Item 4: Prefer Asking About Problems vs. Asking for Solutions

As software engineers, we're trained to build products, aka solutions. When learning to code, perhaps even earlier in your career, you were given clear problems that you've had to come up with solutions for. Perhaps your tech lead asked you to rearchitect part of a system to solve a particular scaling issue. Perhaps a designer has asked you to implement a mock. As you've progressed in your career, you may have noticed something: the problems aren't so clear. Your PM might give you some vague description of a pie-in-the-sky vision where you it's hard to nail down concrete requirements. Other engineers you talk to might give hyper-specific examples of things they need to do where it's not apparent how, or why, to generalize it. Designers might bring you mocks that don't really make any sense when you understand the product. And, worst of all, when you talk to customers, as we've established in Item 1, they have no idea what they want. Almost every single meeting I've sat in with Software Engineers talking directly to customers (and, honestly, a lot of PMs), they've asked some variation of: "what do you want?". "What would you like to see?" "How would you use this?" And my personal favorite: "Does this look good to you?" We do this because, as software engineers, we are (desperately) searching for that solution – that elusive "spec" – that we can then build against. However, it almost never works out, and that's because, if customers have no idea what they want, then they'll have even less of an idea of how to articulate a solution.

Instead of probing others for solutions, probe them about their problems, and try and understand their problems as deeply as possible, as if you were them. Then, think deeply about that problem, and tell them the solution to it. I submit to you that this is the real job of a Software Engineer.

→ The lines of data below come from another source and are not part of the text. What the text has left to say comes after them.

**src/rtl/reg_dump_reader.sv**
```systemverilog
// Walks an inclusive register-file index range through a dedicated read port
// and streams each captured value out over a valid/ready handshake.
module reg_dump_reader #(
  parameter int DW = 32,
  parameter int AW = 5
) (
  input  logic          clk,
  input  logic          rst,
  input  logic          start,
  input  logic [AW-1:0] first_addr,
  input  logic [AW-1:0] last_addr,
  output logic [AW-1:0] rf_addr,
  input  logic [DW-1:0] rf_data,
  output logic          m_valid,
  input  logic          m_ready,
  output logic [DW-1:0] m_data,
  output logic [AW-1:0] m_index,
  output logic          m_last,
  output logic          busy,
  output logic          done
);

  typedef enum logic [1:0] {IDLE, READ, SEND, FIN} state_t;

  state_t        state_reg, state_next;
  logic [AW-1:0] cur_reg, cur_next;
  logic [AW-1:0] last_q_reg, last_q_next;
  logic [DW-1:0] m_data_reg, m_data_next;
  logic [AW-1:0] m_index_reg, m_index_next;
  logic          m_last_reg, m_last_next;

  always_ff @(posedge clk) begin
    if (rst) begin
      state_reg   <= IDLE;
      cur_reg     <= '0;
      last_q_reg  <= '0;
      m_data_reg  <= '0;
      m_index_reg <= '0;
      m_last_reg  <= 1'b0;
    end else begin
      state_reg   <= state_next;
      cur_reg     <= cur_next;
      last_q_reg  <= last_q_next;
      m_data_reg  <= m_data_next;
      m_index_reg <= m_index_next;
      m_last_reg  <= m_last_next;
    end
  end

  always_comb begin
    state_next   = state_reg;
    cur_next     = cur_reg;
    last_q_next  = last_q_reg;
    m_data_next  = m_data_reg;
    m_index_next = m_index_reg;
    m_last_next  = m_last_reg;
    rf_addr      = '0;
    m_valid      = 1'b0;
    done         = 1'b0;

    case (state_reg)
      IDLE: begin
        if (start) begin
          cur_next    = first_addr;
          last_q_next = last_addr;
          // An inverted range produces no beats but still reports completion.
          state_next  = (first_addr <= last_addr) ? READ : FIN;
        end
      end
      READ: begin
        rf_addr      = cur_reg;
        m_data_next  = rf_data;
        m_index_next = cur_reg;
        m_last_next  = (cur_reg == last_q_reg);
        state_next   = SEND;
      end
      SEND: begin
        rf_addr = cur_reg;
        m_valid = 1'b1;
        if (m_ready) begin
          // Ending on equality keeps cur from wrapping when last_addr is the top index.
          if (m_last_reg) begin
            state_next = FIN;
          end else begin
            cur_next   = cur_reg + 1'b1;
            state_next = READ;
          end
        end
      end
      FIN: begin
        done       = 1'b1;
        state_next = IDLE;
      end
      default: state_next = IDLE;
    endcase
  end

  assign busy    = (state_reg != IDLE);
  assign m_data  = m_data_reg;
  assign m_index = m_index_reg;
  assign m_last  = m_last_reg;

endmodule

```
**config.mk**
```make
export PLATFORM = sky130hd
export DESIGN_NAME = reg_dump_reader
export DESIGN_NICKNAME = d
export VERILOG_FILES = /design/src/rtl/reg_dump_reader.sv
export SDC_FILE = /design/constraint.sdc
export NUM_CORES = 1
export LEC_CHECK = 0
export BUFFER_PORTS_ARGS = -buffer_cell sky130_fd_sc_hd__buf_2
export CAP_MARGIN = 10
export CORE_MARGIN = 1.5
export CORE_UTILIZATION = 30
export DETAILED_ROUTE_END_ITERATION = 10
export GPL_ROUTABILITY_DRIVEN = 0
export SYNTH_ARGS = -nofsm -noshare
export SYNTH_HDL_FRONTEND = slang
export SYNTH_SLANG_ARGS = --single-unit
```
**constraint.sdc**
```tcl
create_clock -name clk -period 1.4 [get_ports clk]
set_input_delay 0.07 -clock clk [delete_from_list [all_inputs] [get_ports clk]]
set_output_delay 0.07 -clock clk [all_outputs]
set_load 0.01 [all_outputs]
```
## Word level (Yosys, flattened, before mapping)

Cells that the tools add are included.

- Bitwise operators: 0
- Add/sub/neg operators: 1
- Divide/modulo/power cells: 0
- Equal/unequal tests: 7
- $mul: 0
- $lt $le $gt $ge: 1
- Reductions and logical operators: 7
- Muxes and demuxes: 12
- Shift-type cells: 0

Operators with widths:

| kind | number |
|---|---|
| 5-bit two-way mux | 4 |
| 5-bit one-hot mux with 2 select lines | 1 |
| 2-bit two-way mux | 4 |
| 2-bit one-hot mux with 4 select lines | 1 |
| 2-bit != test (second input constant) | 3 |
| 5-bit by 1-bit adder with 5-bit output (second input constant) | 1 |
| 5-bit equality test | 1 |
| 5-bit less-or-equal comparator | 1 |
| 2-bit equality test (second input constant) | 2 |
| 2-bit AND reduction | 2 |
| 4-bit AND reduction | 1 |
| 2-bit nonzero test | 2 |
| 2-bit by 1-bit equality test with 1-bit output (second input constant) | 1 |
| 2-bit logical NOT | 1 |
| 1-bit two-way mux | 2 |
| 2-bit OR reduction | 1 |

- Memories kept: 0
- Logic and storage cells: 34
- RAM bits: 0
- Bits of input ports: 46
- Output and inout port bits: 46
- Bits in latches: 0
- Memory bits (read-only): 0
- Flip-flop bits (word level): 50

## Longest topological paths before layout

Gate-level depths: netlist (run 1).

- Depth after elaboration: 4
- Depth in mapped cells: 7
- Mapped depth without buffers: 6

## Worst setup path before layout (run 1)

No wires, ideal clock.

- Kind: register to register
- From: register state_reg[0]
- To: register cur_reg[0]
- Setup slack: -0.157 ns
- Setup time: 0.088 ns
- Required time: 1.312 ns
- Arrival time: 1.469 ns
- Buffers on the path: 0
- Clock period less this slack: 1.557 ns
- Stages on the path, launching flop included: 7
- Cells stage by stage: dfxtp_1 inv_1 ha_1 nand2b_2 a21oi_4 a21oi_2 a311oi_2

- Longest elaborated chain between the ends: 3
- Elaborated cells between the ends (all ways): 8
- Classes of those cells: eq/ne (4); mux (1); reduce/logical (3)

Ends and longest elaborated chain:

| element | RTL line | text |
|---|---|---|
| start, declared | 25 | `state_t state_reg, state_next;` |
| start signal, assigned | 41 | `state_reg <= state_next;` |
| 2-bit equality test / 2-bit logical NOT (equally long branches) | 61 | `case (state_reg)` |
| 2-bit != test (no line) / 2-bit nonzero test (equally long branches) | n/a |  |
| 4-bit AND reduction (no line) | n/a |  |
| end signal, assigned | 42 | `cur_reg <= cur_next;` |
| end, declared | 26 | `logic [AW-1:0] cur_reg, cur_next;` |

Parallel ways exist; a longest one is shown, timed or not.
A chain may end at the register's enable or synchronous reset.

## Worst setup path in the final report (run 1)

- From: register state_reg[1]
- To: output rf_addr[2]

- Longest elaborated chain between the ends: 3
- Elaborated cells between the ends (all ways): 4
- Classes of those cells: eq/ne (2); mux (1); reduce/logical (1)

Ends and longest elaborated chain:

| element | RTL line | text |
|---|---|---|
| 2-bit equality test / 2-bit by 1-bit equality test with 1-bit output (equally long branches) | 61 |  |
| 2-bit OR reduction (no line) (*) | n/a |  |
| 5-bit two-way mux (*) | 61 |  |
| end, declared | 12 | `output logic [AW-1:0] rf_addr,` |

Mark *: on every way between the ends. The rest lies on a longest branch, timed or not.

==> flow_summary.yaml, run 1 <==
setup_path:
  path_delay_family: "flip-flops"
  arrival_ns: 1.30
  cp-end-kind: "output port"
  crit_chain: "inv_4, ha_4, and2_1, buf_2"
  rr_endpoint: "cur_reg[2]"
  critical_path_class: "register to output port"
  setup.worst_path.start: "state_reg[1]"
  cp-start-kind: "register"
  required_ns: 1.33
  slowest_delay_ns: 0.40
  cp-endpoint: "rf_addr[2]"
  r2r_cells: 6
  cp_num_cells: 4
  r2r_slack_ns: 0.05
  path_buf_inv: 2
  r2r_start: "state_reg[0]"
  worst-path-max-fanout: 5
  critPathSlowestCell: "dfxtp_4"
synthesis:
  ys.flop_type: "dfxtp_1"
  synth_nets: 291
  synth-edff-count: 0
  synth_seq_cells: 50
  seq_area_frac_synth_pct: 44.7
  netlist_instances: 234
  async_reset_ff_share_pct: 0
  syn_area_sq_mm: 0.00224
  synth_cell_types: 35
  avgSynthCellArea_sq_um: 9.57
  yosysWarnings: 0
clocking:
  clock_sinks: 50
  cts_made_buffers: 5
  cts_tree: "yes"
  clk-insertion-delay-late_ns: 0.30
  path_clk_slew_ns: 0.10
  cts_max_path_buffers: 2
  htree_levels: 2
  root_buffer: "clkbuf_8"
pwr:
  powerDensity_mw_per_mm2: 1920
  finalPower_mw: 6.24
  ir_drop_v: 0.000757
  leakage_nw: 1.53
routing:
  drc: 0
  drt-total-wl_microns: 5350
  first_iter_violations: 46
  dr.pass1.iters: 5
  via_per_inst: 4.37
  antenna_left: 0
  vias: 1958
  wl_per_cell_microns: 11.9
layout:
  final_cell_mix: "buf_2 (87), dfxtp_1 (48), nor2_1 (40)"
  syn2layout_area_growth_pct: 45.1
  stdcell_area_sq_mm: 0.00325
  drive_above_1_share_pct: 39.3
  diodes: 0
  fin_nets: 405
  mostFrequentLayoutCell: "buf_2"
  num-fill-cells: 747
  largest_reg_flops: 32
sta:
  timing.fmax_mhz: 732
  finalCritPeriodShare_pct: 97.6
  worst_pin_slew_ns: 0.391
  slew_viol_final: 0
  final_hold_viol_count: 0
  setup_viol: 0
  finClkSkew_ns: 0.00789
  fin_crit_ns: 1.37
  rsz0062_at_grt: "yes"
  slew_headroom_pct: 74.0
  holdWs_ns: 0.00577
placement:
  portBuffers: 91
  postPlaceCellArea_sq_mm: 0.00287
  hpwl_microns: 3870
global_routing:
  antenna_found_initial: 0
  gr-total-overflow: 0
  grt_first_pass_wirelength_microns: 8560
  grt_use_total_pct: 13.7
  grt_pass1_vias: 1868
  grt_max_degree: 29
min_path:
  min_path_type: "input port to register"
floorplanning:
  rows: 31
  die_h_microns: 89.4
  die_x_microns: 89.4
  pin_count: 92
  die_area_sq_mm: 0.00799
  core_area_sq_mm: 0.00725
  initial_utilization_pct: 30.9
run:
  maxCapViolCount: 0
outcome:
  status: "finished clean"
[Yosys cell counts (all sizes together), types with 2 or more instances]
| cell type | instances | area, sq um |
|---|---|---|
| nor2 | 40 | 150 |
| and2 | 5 | 31.3 |
| nand3 | 8 | 40.0 |
| nand4 | 2 | 12.5 |
| nor3 | 3 | 15.0 |
| mux2i | 38 | 380 |
| inv | 11 | 41.3 |
| and2b | 2 | 17.5 |
| nand2 | 10 | 37.5 |
| clkbuf | 6 | 22.5 |
| nand2b | 3 | 21.3 |
| nor3b | 2 | 15.0 |
| o21ai | 2 | 10.0 |
| xor2 | 3 | 26.3 |
| a21oi | 14 | 85.1 |
| xnor2 | 2 | 17.5 |
| a211oi | 2 | 15.0 |
| dfxtp | 50 | 1000 |
| a21bo | 3 | 30.0 |
| ha | 11 | 138 |
| buf | 7 | 40.0 |
[worst min-delay path by stage]
stage / from / to / slack [ns] / depth (start not counted)
3_5_place_dp: rf_data[20] / m_data[20] / 0.31 / 3
3_3_place_gp: rf_data[2] / m_data[2] / 0.30 / 3
6_report: rf_data[31] / m_data[31] / 0.006 / 3
4_1_cts: rf_data[11] / m_data[11] / 0.0009 / 3
2_1_floorplan: rf_data[2] / m_data[2] / 0.22 / 2
5_1_grt: rf_data[19] / m_data[19] / 0.004 / 3
[report_power, final]
part	total (mW)	internal (mW)	leakage, nW	switching [mW]
registers	2.10	1.82	0.410	0.276
clock network	0.958	0.460	0.0486	0.498
logic	3.18	1.61	1.07	1.57
total	6.24	3.90	1.53	2.34
[stage by stage]
step           setup TNS [ns]  worst slack (ns)  instances  utilization, %
2_1_floorplan               0           0.00477        234               -
3_3_place_gp                0            0.0367        419            39.5
3_5_place_dp         -0.00929          -0.00929        419            39.5
4_1_cts              -0.00382          -0.00382        444            43.6
5_1_grt                -0.109           -0.0350        448            44.8
6_report                    0            0.0330        448            44.8
[metal layers]
| metal | global-route usage, % | part of all wire (%) | vias to the layer above |
|---|---|---|---|
| met1 | 17.1 | 45 | 886 |
| li1 | - | - | 1013 |
| met4 | 2.94 | 0.36 | 0 |
| met2 | 23.4 | 49 | 57 |
| met5 | 0 | 0 | - |
| met3 | 4.06 | 5.8 | 2 |
[logic make-up (layout without fill, tap and decap cells)]
group | after synthesis | in the layout | share of synthesized area, %
simple gates | 79 | 79 | 16.9
flops | 50 | 50 | 44.7
buf+inv | 24 | 138 | 4.64
mux | 38 | 38 | 17.0
fa+ha+maj | 11 | 11 | 6.15
xor+xnor | 5 | 5 | 1.96
compound gates | 27 | 28 | 8.61
[worst reg2reg max path, delay by kind of cell, from the launching register on]
kind,cells,cell delay [ns]
adder cells (fa/ha/maj),1,0.16
flip-flops,1,0.37
AO/OA/AOI/OAI,2,0.34
AND/OR/NAND/NOR,1,0.22
buffers and inverters,2,0.21
[area by class of cell]
class                           count  area, sq um  share of cell area (%)
Timing Repair Buffer              119          751                    23.1
Clock buffer                        6         93.8                    2.89
Inverter                           11         46.3                    1.43
Multi-Input combinational cell    161         1210                    37.2
Sequential cell                    50         1010                    31.1
Clock inverter                      2         15.0                   0.462
Tap cell                           99          124                    3.82
[timing repair]
action / in CTS / in global routing
hold buffers: 16 / 0
hold endpoints to repair: 16 / 0
gates resized for setup: 3 / 15
pin swaps: 2 / 7
buffers inserted: 0 / 4
cloned: 1 / 0
endpoints found under the setup margin: 6 / 13
Note: power is estimated with default switching activity, not from simulation.
==> inputs of run 2 (changes only) <==
CORE_UTILIZATION = 43   (was 30)
PLACE_DENSITY = 0.75   (was unset)
SETUP_SLACK_MARGIN = 0.05   (was unset)
==> run 2 against run 1 <==
Net effect:
- global-route usage up 5.3 points
- power increased by 5.6%
- sequential share of layout area decreased by 1.3 points
- die area is 29% lower
- non-clock buffer count increased by 12
- first-iteration DRC count grew 22%
- design area up 4.4%
==> flow_summary.yaml, run 2 (same netlist as run 1, synthesis figures left out) <==
outcome:
  status: "finished clean"
layout:
  mostFrequentLayoutCell: "buf_2"
  fin_util_pct: 66.8
  stdcell_area_sq_mm: 0.00339
  largest_reg_flops: 32
  final_cell_mix: "buf_2 (86), dfxtp_1 (48), nor2_1 (40)"
  register_area_sq_mm: 0.00101
  drive_above_1_share_pct: 40.0
  num-fill-cells: 427
  syn2layout_area_growth_pct: 51.4
  diodes: 0
  multiInputGateArea_sq_mm: 0.00121
  fin_nets: 416
pwr:
  ir_drop_v: 0.00107
  powerDensity_mw_per_mm2: 1940
  finalPower_mw: 6.58
  leakage_nw: 1.60
routing:
  first_iter_violations: 56
  drt-total-wl_microns: 5450
  drc: 0
  antenna_left: 0
  wl_per_cell_microns: 12.7
  via_per_inst: 4.75
  vias: 2044
  dr.pass1.iters: 6
sta:
  timing.fmax_mhz: 718
  final_hold_viol_count: 0
  slew_viol_final: 0
  fin_crit_ns: 1.39
  finClkSkew_ns: 0.0123
  setup_viol: 0
  slew_headroom_pct: 83.1
  holdWs_ns: 0.00240
  worst_pin_slew_ns: 0.251
  finalCritPeriodShare_pct: 99.5
  tns_ns: 0
  rsz0062_at_grt: "yes"
floorplanning:
  die_x_microns: 75.2
  die_h_microns: 75.2
  core_area_sq_mm: 0.00507
  initial_utilization_pct: 44.1
  die_area_sq_mm: 0.00565
  pin_count: 92
  rows: 26
setup_path:
  required_ns: 1.59
  arrival_ns: 1.59
  crit_chain: "inv_4, ha_4, buf_12, and2b_2, o21ai_0, a21oi_2"
  cp-end-kind: "register"
  cp-start-kind: "register"
  path_delay_family: "flip-flops"
  setup.worst_path.start: "state_reg[0]"
  critical_path_class: "register to register"
  critPathSlowestCell: "dfxtp_4"
  worst-path-max-fanout: 12
  r2r_start: "state_reg[0]"
  path_buf_inv: 2
  slowest_delay_ns: 0.36
clocking:
  path_clk_slew_ns: 0.09
  htree_levels: 2
  cts_tree: "yes"
  cts_made_buffers: 5
  clk-insertion-delay-late_ns: 0.31
  clock_sinks: 50
  root_buffer: "clkbuf_8"
  cts_max_path_buffers: 2
global_routing:
  grt_first_pass_wirelength_microns: 8120
  gr-total-overflow: 0
  grt_pass1_vias: 1885
  grt_use_total_pct: 19.0
  grt_max_degree: 45
  antenna_found_initial: 0
placement:
  portBuffers: 91
  hpwl_microns: 3460
  postPlaceCellArea_sq_mm: 0.00286
min_path:
  min_path_type: "input port to register"
  min_from: "rf_data[29]"
run:
  maxCapViolCount: 0
-- run 2: cell types whose count changed in the layout (fill, tap and decap cells not counted), moves of 2 or more --
| cell | before | now |
|---|---|---|
| o21ai_1 | 2 | 0 |
| dlygate4sd3_1 | 16 | 26 |
| a211oi_2 | 0 | 2 |
| a211oi_1 | 2 | 0 |
| clkinvlp_4 | 2 | 0 |
| buf_12 | 1 | 5 |
| o21ai_0 | 0 | 2 |
-- run 2: layout make-up --
cell class                 instances  share of cell area (%)
tap                               70                    2.58
sequential                        50                    29.8
inverter                          11                    1.37
timing repair buffer             131                    27.0
clock buffer                       5                    2.03
multi-input combinational        160                    35.9
clock inverter                     3                    1.40
-- run 2: per-layer routing --
layer	GRT usage (%)	share of wire, %	vias to the layer above
li1	-	-	1033
met1	19.8	41	936
met2	36.7	52	69
met3	5.22	5.6	6
met4	5.95	1.2	0
met5	0	0	-
-- run 2: worst reg2reg max path: stages, from the launching register on --
cell	delay [ns]
dfxtp_4	0.36
inv_4	0.08
ha_4	0.18
buf_12	0.13
and2b_2	0.21
o21ai_0	0.24
a21oi_2	0.08
-- run 2: metrics by stage --
stage,instances,setup WS (ns)
2_1_floorplan,234,0.0434
4_1_cts,428,0.0457
3_5_place_dp,388,-0.0428
3_3_place_gp,388,0.0306
6_report,430,0.00680
5_1_grt,430,-0.0331
-- run 2: timing repair --
action,4_1_cts,5_1_grt
pin swaps,2,3
buffers inserted,6,2
hold buffers,26,0
endpoints found under the setup margin,10,27
endpoints found under the hold margin,26,0
resized for setup,7,13
-- run 2: path summary, 6_finish.rpt --
kind	end	slack, ns	cells past startpoint
max	cur_reg[3]	0.007	6
min	m_data[29]	0.002	3
max reg2reg	cur_reg[3]	0.007	6
min reg2reg	last_q_reg[1]	0.48	2
-- run 2: power breakdown --
part           switching (mW)  total (mW)  internal [mW]  leakage (nW)
logic                    1.61        3.44           1.83          1.13
registers               0.276        2.10           1.82         0.410
clock network           0.501        1.04          0.542        0.0587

Now, you might be thinking to yourself, "this sounds like the job of a PM". To which my answer is: "yes and no". If you're lucky enough to have a PM that is tactically involved in the day to day work of your product, they will have (hopefully) done this exercise, or their own method, with stakeholders, and from that determined what needs to be built. But in order for you to take the PM's "what needs to be built" and turn it into working software, you need to understand the interpretation of the PM's problem deeply enough that you can create a solution that solves the problem correctly. It's that "correctly" part where the issue lies. A PM can say "it needs to support tens of thousands of rows", but it's your job to figure out how to do that if each row is very complicated and very expensive to render. Often, the beauty of an implementation comes down to how it chooses to solve a problem given the constraints of its environment. A deep problem understanding will inevitably help with this.

If you don't have a tactical PM – which may be the case if you work on an internal team, a smaller startup where one of the founders is also the PM (and is spending 150% of their time fundraising), or a very technical company where the PMs are pretty much just engineers that "enjoy product stuff" – this skill of problem understanding becomes essential if you want to build anything meaningful. It's the difference between your product becoming a hodgepodge control plain spaghetti mess of functionality, and something beautiful and usable and scalable, whether that's a backend system, a UI, or an entire deployment fleet.

As the saying goes, "necessity is the mother of all invention". Understanding the necessity, deeply and thoroughly, will help maximize the probability that you build the right invention.